Collected data entries
=== Begin Enclosure ===

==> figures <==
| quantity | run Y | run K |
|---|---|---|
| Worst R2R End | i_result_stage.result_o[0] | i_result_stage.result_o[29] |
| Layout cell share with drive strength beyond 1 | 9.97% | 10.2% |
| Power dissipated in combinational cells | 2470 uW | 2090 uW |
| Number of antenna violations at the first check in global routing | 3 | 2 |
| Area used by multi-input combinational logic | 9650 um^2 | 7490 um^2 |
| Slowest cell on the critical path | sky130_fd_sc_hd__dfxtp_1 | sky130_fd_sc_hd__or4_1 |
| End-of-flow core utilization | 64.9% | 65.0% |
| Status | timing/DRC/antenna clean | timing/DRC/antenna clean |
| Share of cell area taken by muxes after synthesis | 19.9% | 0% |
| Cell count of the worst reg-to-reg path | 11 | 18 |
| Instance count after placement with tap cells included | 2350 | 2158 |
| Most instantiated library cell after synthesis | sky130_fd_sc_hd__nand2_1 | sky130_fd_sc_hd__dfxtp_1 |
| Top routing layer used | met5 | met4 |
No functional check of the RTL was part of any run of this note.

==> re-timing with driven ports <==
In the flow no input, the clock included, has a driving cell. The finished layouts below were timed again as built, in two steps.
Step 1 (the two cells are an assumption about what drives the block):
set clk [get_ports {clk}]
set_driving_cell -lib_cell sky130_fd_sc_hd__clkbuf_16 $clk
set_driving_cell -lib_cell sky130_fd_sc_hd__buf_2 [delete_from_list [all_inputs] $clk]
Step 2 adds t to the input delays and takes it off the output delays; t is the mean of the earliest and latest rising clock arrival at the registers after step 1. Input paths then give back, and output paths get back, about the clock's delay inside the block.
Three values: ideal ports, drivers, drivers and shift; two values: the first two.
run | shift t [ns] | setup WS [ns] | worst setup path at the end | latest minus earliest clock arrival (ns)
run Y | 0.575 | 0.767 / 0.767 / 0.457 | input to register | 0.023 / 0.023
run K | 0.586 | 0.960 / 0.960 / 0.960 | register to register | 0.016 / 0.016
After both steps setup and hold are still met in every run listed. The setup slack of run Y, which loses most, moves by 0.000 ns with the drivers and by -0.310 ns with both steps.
This is an optimization exercise on Yosys and OpenROAD, whose aim is small area and a short achievable clock period, not a production implementation. At most, simulation tests tie the RTL to the original design; equivalence was not proved.

==> inputs of run a <==
==> flow/design.v <==
`default_nettype none
package xbar_pkg;
	localparam int PORT_COUNT = 4;
	localparam int PORT_WIDTH = 2;
	localparam int CTRL_WIDTH = 8;
	localparam int DATA_WIDTH = 32;
	localparam int DEST_LSB = 0;
	localparam int QUEUE_DEPTH = 8;
	localparam int PTR_WIDTH = $clog2(QUEUE_DEPTH);
	localparam int COUNT_WIDTH = PTR_WIDTH + 1;
	localparam logic [COUNT_WIDTH-1:0] QUEUE_FULL_COUNT = COUNT_WIDTH'(QUEUE_DEPTH);
	localparam int WORD_WIDTH = CTRL_WIDTH + DATA_WIDTH;
	localparam int CTRL_LSB = DATA_WIDTH;
	localparam int BEAT_WIDTH = WORD_WIDTH + 1;
	localparam int VALID_BIT = WORD_WIDTH;
	localparam int GRANT_WIDTH = PORT_WIDTH + 1;
	localparam int GRANT_VALID_BIT = PORT_WIDTH;
endpackage
`default_nettype wire
`default_nettype none
module ingress_queue (
	input  wire logic                            clk,
	input  wire logic                            rst,
	input  wire logic                            write,
	input  wire logic [xbar_pkg::WORD_WIDTH-1:0] word_in,
	input  wire logic                            pop,
	output logic [xbar_pkg::WORD_WIDTH-1:0]      head,
	output logic [xbar_pkg::PORT_COUNT-1:0]      req
);
	localparam int D  = xbar_pkg::QUEUE_DEPTH;
	localparam int W  = xbar_pkg::WORD_WIDTH;
	localparam int P  = xbar_pkg::PORT_COUNT;
	localparam int DL = xbar_pkg::CTRL_LSB + xbar_pkg::DEST_LSB;
	logic [D-1:0][W-1:0] mem;
	logic [D-1:0] rd_oh;
	logic [D-1:0] wr_oh;
	logic [D-1:0] occ;
	logic [D-1:0] wr_sel;
	logic full;
	logic empty;
	logic more;
	logic do_write;
	assign full  = occ[D-1];
	assign empty = ~occ[0];
	assign more  = occ[1];
	assign do_write = write & ~full;
	always_ff @(posedge clk) begin
		for (int k = 0; k < D; k++) begin
			if (wr_sel[k]) begin
				mem[k] <= word_in;
			end
		end
	end
	always_comb begin
		head = '0;
		for (int k = 0; k < D; k++) begin
			head = head | ({W{rd_oh[k]}} & mem[k]);
		end
	end
	logic [xbar_pkg::PORT_WIDTH-1:0] next_dest;
	always_comb begin
		next_dest = '0;
		for (int k = 0; k < D; k++) begin
			next_dest = next_dest | ({xbar_pkg::PORT_WIDTH{rd_oh[(k + D - 1) % D]}} & mem[k][DL +: xbar_pkg::PORT_WIDTH]);
		end
	end
	logic [P-1:0] in_req;
	logic [P-1:0] next_req;
	always_comb begin
		in_req   = '0;
		next_req = '0;
		in_req[word_in[DL +: xbar_pkg::PORT_WIDTH]] = do_write;
		next_req[next_dest] = 1'b1;
	end
	logic [D-1:0] wr_next;
	logic [D-1:0] occ_keep;
	logic [D-1:0] occ_pop;
	assign wr_next  = do_write ? {wr_oh[D-2:0], wr_oh[D-1]} : wr_oh;
	assign occ_keep = do_write ? {occ[D-2:0], 1'b1} : occ;
	assign occ_pop  = do_write ? occ : {1'b0, occ[D-1:1]};
	always_ff @(posedge clk or negedge rst) begin
		if (!rst) begin
			wr_oh <= D'(1);
		end else begin
			wr_oh <= wr_next;
		end
	end
	always_ff @(posedge clk or negedge rst) begin
		if (!rst) begin
			occ <= '0;
		end else begin
			occ <= pop ? occ_pop : occ_keep;
		end
	end
	always_ff @(posedge clk or negedge rst) begin
		if (!rst) begin
			wr_sel <= D'(1);
		end else begin
			wr_sel <= (pop | ~occ_keep[D-1]) ? wr_next : '0;
		end
	end
	always_ff @(posedge clk or negedge rst) begin
		if (!rst) begin
			rd_oh <= D'(1);
		end else if (pop) begin
			rd_oh <= {rd_oh[D-2:0], rd_oh[D-1]};
		end
	end
	always_ff @(posedge clk or negedge rst) begin
		if (!rst) begin
			req <= '0;
		end else if (pop) begin
			req <= more ? next_req : in_req;
		end else if (empty) begin
			req <= in_req;
		end
	end
endmodule
`default_nettype wire
`default_nettype none
module port_allocator (
	input  wire logic [xbar_pkg::PORT_COUNT*xbar_pkg::PORT_COUNT-1:0] req,
	output logic [xbar_pkg::PORT_COUNT-1:0]                           pop,
	output logic [xbar_pkg::PORT_COUNT*xbar_pkg::PORT_COUNT-1:0]      grant,
	output logic [xbar_pkg::PORT_COUNT-1:0]                           grant_valid
);
	localparam int P = xbar_pkg::PORT_COUNT;
	always_comb begin
		pop = '0;
		for (int p = 0; p < P; p++) begin
			logic taken;
			taken = 1'b0;
			for (int i = 0; i < P; i++) begin
				grant[p*P + i] = req[i*P + p] & ~taken;
				taken = taken | req[i*P + p];
				pop[i] = pop[i] | grant[p*P + i];
			end
			grant_valid[p] = taken;
		end
	end
endmodule
`default_nettype wire
`default_nettype none
module output_switch (
	input  wire logic                                                 clk,
	input  wire logic                                                 rst,
	input  wire logic [xbar_pkg::PORT_COUNT*xbar_pkg::PORT_COUNT-1:0] grant,
	input  wire logic [xbar_pkg::PORT_COUNT-1:0]                      grant_valid,
	input  wire logic [xbar_pkg::PORT_COUNT*xbar_pkg::WORD_WIDTH-1:0] head,
	output logic [xbar_pkg::PORT_COUNT*xbar_pkg::BEAT_WIDTH-1:0]      egress
);
	localparam int P  = xbar_pkg::PORT_COUNT;
	localparam int W  = xbar_pkg::WORD_WIDTH;
	localparam int DL = xbar_pkg::CTRL_LSB + xbar_pkg::DEST_LSB;
	localparam int DH = DL + xbar_pkg::PORT_WIDTH;
	for (genvar p = 0; p < P; p++) begin : g_egress
		logic [W-1:0] selected;
		logic         valid_q;
		logic [W-1:0] word_q;
		always_comb begin
			selected = '0;
			for (int i = 0; i < P; i++) begin
				selected = selected | ({W{grant[p*P + i]}} & head[i*W +: W]);
			end
		end
		always_ff @(posedge clk or negedge rst) begin
			if (!rst) begin
				valid_q <= 1'b0;
			end else begin
				valid_q <= grant_valid[p];
			end
		end
		always_ff @(posedge clk) begin
			word_q <= selected;
		end
		logic [xbar_pkg::PORT_WIDTH-1:0] dest;
		always_ff @(posedge clk) begin
			for (int b = 0; b < xbar_pkg::PORT_WIDTH; b++) begin
				dest[b] <= (((p >> b) & 1) != 0) ? grant_valid[p] : ~grant_valid[p];
			end
		end
		assign egress[p*xbar_pkg::BEAT_WIDTH +: xbar_pkg::BEAT_WIDTH] = {valid_q, word_q[W-1:DH], dest, word_q[DL-1:0]};
	end
endmodule
`default_nettype wire
`default_nettype none
module xbar_top (
	input  wire logic                                                 clk,
	input  wire logic                                                 rst,
	input  wire logic [xbar_pkg::PORT_COUNT*xbar_pkg::BEAT_WIDTH-1:0] ingress,
	output wire logic [xbar_pkg::PORT_COUNT*xbar_pkg::BEAT_WIDTH-1:0] egress
);
	localparam int P = xbar_pkg::PORT_COUNT;
	wire logic [P*xbar_pkg::WORD_WIDTH-1:0] head;
	wire logic [P*P-1:0]                    req;
	wire logic [P-1:0]                      pop;
	wire logic [P*P-1:0]                    grant;
	wire logic [P-1:0]                      grant_valid;
	for (genvar i = 0; i < P; i++) begin : g_queue
		ingress_queue u_ingress_queue (
			.clk     (clk),
			.rst     (rst),
			.write   (ingress[i*xbar_pkg::BEAT_WIDTH + xbar_pkg::VALID_BIT]),
			.word_in (ingress[i*xbar_pkg::BEAT_WIDTH +: xbar_pkg::WORD_WIDTH]),
			.pop     (pop[i]),
			.head    (head[i*xbar_pkg::WORD_WIDTH +: xbar_pkg::WORD_WIDTH]),
			.req     (req[i*P +: P])
		);
	end
	port_allocator u_port_allocator (
		.req         (req),
		.pop         (pop),
		.grant       (grant),
		.grant_valid (grant_valid)
	);
	output_switch u_output_switch (
		.clk         (clk),
		.rst         (rst),
		.grant       (grant),
		.grant_valid (grant_valid),
		.head        (head),
		.egress      (egress)
	);
endmodule
`default_nettype wire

=== End Enclosure ===

TASK GOAL:
Once you find the line with "met5 | met4 |" above, print it and every line after it up to and including the line with "set clk [get_ports", exactly as written and nothing else.

SOLUTION FOR THIS EXERCISE:
| Top routing layer used | met5 | met4 |
No functional check of the RTL was part of any run of this note.

==> re-timing with driven ports <==
In the flow no input, the clock included, has a driving cell. The finished layouts below were timed again as built, in two steps.
Step 1 (the two cells are an assumption about what drives the block):
set clk [get_ports {clk}]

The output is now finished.